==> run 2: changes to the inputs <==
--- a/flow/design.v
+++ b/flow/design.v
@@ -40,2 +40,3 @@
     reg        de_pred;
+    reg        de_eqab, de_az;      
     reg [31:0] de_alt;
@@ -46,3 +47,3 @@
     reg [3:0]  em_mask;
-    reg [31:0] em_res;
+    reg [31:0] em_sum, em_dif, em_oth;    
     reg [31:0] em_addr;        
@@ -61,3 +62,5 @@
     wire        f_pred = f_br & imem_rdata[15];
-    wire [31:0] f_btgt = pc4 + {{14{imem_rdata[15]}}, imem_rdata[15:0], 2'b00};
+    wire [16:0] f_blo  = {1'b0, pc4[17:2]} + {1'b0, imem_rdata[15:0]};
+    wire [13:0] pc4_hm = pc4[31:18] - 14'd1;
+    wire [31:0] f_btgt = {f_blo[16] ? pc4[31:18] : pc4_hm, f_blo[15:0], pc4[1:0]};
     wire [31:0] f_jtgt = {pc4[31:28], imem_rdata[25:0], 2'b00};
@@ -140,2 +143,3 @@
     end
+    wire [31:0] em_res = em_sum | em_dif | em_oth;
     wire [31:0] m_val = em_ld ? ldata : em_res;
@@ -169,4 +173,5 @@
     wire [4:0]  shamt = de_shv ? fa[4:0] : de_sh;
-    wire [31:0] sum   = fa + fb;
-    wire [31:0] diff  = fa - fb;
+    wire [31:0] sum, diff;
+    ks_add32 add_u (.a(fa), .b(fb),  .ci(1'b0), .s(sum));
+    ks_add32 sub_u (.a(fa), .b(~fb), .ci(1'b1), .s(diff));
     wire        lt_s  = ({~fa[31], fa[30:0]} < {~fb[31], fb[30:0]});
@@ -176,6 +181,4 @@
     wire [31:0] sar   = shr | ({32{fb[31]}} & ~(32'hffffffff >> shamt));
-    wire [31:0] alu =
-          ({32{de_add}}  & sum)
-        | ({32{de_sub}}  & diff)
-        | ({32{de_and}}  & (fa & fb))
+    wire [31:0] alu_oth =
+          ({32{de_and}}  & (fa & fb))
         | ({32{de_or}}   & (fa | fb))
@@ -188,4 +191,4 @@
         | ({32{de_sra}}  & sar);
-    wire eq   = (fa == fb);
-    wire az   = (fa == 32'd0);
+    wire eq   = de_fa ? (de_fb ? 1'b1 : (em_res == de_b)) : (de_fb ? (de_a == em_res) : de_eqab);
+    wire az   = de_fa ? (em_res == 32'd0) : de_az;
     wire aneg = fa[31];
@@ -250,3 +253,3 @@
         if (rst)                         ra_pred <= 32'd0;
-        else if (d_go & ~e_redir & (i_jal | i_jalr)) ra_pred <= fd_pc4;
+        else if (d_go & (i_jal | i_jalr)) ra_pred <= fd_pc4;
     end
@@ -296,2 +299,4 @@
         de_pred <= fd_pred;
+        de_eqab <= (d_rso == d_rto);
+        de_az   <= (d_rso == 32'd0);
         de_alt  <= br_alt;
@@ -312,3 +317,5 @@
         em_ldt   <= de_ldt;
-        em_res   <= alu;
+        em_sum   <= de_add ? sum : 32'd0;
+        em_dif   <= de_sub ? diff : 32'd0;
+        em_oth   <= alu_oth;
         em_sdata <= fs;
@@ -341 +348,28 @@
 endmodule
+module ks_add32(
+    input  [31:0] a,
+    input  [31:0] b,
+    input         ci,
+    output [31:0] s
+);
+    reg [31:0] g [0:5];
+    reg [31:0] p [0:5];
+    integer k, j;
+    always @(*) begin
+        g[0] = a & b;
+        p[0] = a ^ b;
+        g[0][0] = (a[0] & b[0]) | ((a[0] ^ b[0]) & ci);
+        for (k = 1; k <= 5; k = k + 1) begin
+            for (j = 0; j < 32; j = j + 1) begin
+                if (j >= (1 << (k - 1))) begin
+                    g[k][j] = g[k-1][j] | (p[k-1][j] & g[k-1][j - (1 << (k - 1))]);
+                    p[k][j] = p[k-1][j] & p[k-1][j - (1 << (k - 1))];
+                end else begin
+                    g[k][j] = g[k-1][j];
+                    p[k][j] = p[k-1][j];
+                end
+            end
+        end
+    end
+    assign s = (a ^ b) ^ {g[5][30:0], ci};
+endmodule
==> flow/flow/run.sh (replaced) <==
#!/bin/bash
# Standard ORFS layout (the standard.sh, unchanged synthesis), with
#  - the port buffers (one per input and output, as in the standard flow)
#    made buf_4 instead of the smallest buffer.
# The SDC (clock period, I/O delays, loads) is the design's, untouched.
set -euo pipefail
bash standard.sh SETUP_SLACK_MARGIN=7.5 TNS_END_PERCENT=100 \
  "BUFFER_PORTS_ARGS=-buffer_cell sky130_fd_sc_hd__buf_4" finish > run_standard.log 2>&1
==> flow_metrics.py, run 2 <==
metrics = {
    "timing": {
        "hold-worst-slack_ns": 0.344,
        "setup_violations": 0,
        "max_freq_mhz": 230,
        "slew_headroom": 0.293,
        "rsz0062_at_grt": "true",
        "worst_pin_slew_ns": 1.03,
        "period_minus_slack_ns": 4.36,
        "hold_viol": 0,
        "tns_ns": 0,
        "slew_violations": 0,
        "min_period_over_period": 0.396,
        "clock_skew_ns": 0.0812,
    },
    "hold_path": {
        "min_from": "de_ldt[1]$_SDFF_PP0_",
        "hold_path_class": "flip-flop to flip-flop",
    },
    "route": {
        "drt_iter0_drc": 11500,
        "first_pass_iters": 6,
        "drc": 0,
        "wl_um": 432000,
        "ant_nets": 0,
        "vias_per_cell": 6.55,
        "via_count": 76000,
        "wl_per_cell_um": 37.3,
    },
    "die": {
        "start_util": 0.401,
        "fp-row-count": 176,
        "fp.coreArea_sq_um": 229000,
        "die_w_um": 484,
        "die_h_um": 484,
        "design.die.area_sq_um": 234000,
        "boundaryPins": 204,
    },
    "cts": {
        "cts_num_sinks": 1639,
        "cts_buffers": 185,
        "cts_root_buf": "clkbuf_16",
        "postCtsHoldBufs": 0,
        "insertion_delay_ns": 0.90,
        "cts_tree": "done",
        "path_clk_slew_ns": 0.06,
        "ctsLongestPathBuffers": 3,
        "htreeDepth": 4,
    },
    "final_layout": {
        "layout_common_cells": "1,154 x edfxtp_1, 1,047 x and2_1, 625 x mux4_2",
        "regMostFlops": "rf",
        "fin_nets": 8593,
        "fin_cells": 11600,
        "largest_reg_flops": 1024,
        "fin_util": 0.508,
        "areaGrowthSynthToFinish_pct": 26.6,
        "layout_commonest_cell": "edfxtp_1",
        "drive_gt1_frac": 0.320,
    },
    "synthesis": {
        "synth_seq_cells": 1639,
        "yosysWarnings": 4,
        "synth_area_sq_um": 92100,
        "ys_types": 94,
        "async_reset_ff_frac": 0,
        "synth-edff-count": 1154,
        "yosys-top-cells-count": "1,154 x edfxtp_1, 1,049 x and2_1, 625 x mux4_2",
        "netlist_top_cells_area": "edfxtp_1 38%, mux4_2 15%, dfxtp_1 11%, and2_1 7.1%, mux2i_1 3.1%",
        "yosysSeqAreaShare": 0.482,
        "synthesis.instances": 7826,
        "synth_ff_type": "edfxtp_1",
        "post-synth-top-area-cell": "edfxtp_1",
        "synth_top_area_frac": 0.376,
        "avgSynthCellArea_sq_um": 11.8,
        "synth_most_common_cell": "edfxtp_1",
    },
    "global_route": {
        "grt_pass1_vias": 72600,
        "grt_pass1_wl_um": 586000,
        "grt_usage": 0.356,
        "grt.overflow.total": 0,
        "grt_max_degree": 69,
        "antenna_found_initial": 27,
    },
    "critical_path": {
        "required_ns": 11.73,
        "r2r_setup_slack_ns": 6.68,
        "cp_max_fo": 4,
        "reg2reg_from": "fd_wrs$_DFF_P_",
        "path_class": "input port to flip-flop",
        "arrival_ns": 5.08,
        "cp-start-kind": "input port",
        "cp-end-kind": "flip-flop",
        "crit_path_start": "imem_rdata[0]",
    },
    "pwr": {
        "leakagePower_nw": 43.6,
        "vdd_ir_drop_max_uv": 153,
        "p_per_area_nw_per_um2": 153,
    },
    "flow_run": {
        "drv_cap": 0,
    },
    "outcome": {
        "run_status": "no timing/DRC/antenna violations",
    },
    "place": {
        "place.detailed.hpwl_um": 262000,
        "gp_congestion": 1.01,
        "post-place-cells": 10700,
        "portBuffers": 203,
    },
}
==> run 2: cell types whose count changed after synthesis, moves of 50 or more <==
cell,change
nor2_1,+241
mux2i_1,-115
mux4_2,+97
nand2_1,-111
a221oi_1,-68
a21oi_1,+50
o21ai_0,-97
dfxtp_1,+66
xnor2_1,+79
^^^^^^^^
What to work on: Copy each line of the listing that holds the word "begin".

Task answer:
+    always @(*) begin
+        for (k = 1; k <= 5; k = k + 1) begin
+            for (j = 0; j < 32; j = j + 1) begin
+                if (j >= (1 << (k - 1))) begin
+                end else begin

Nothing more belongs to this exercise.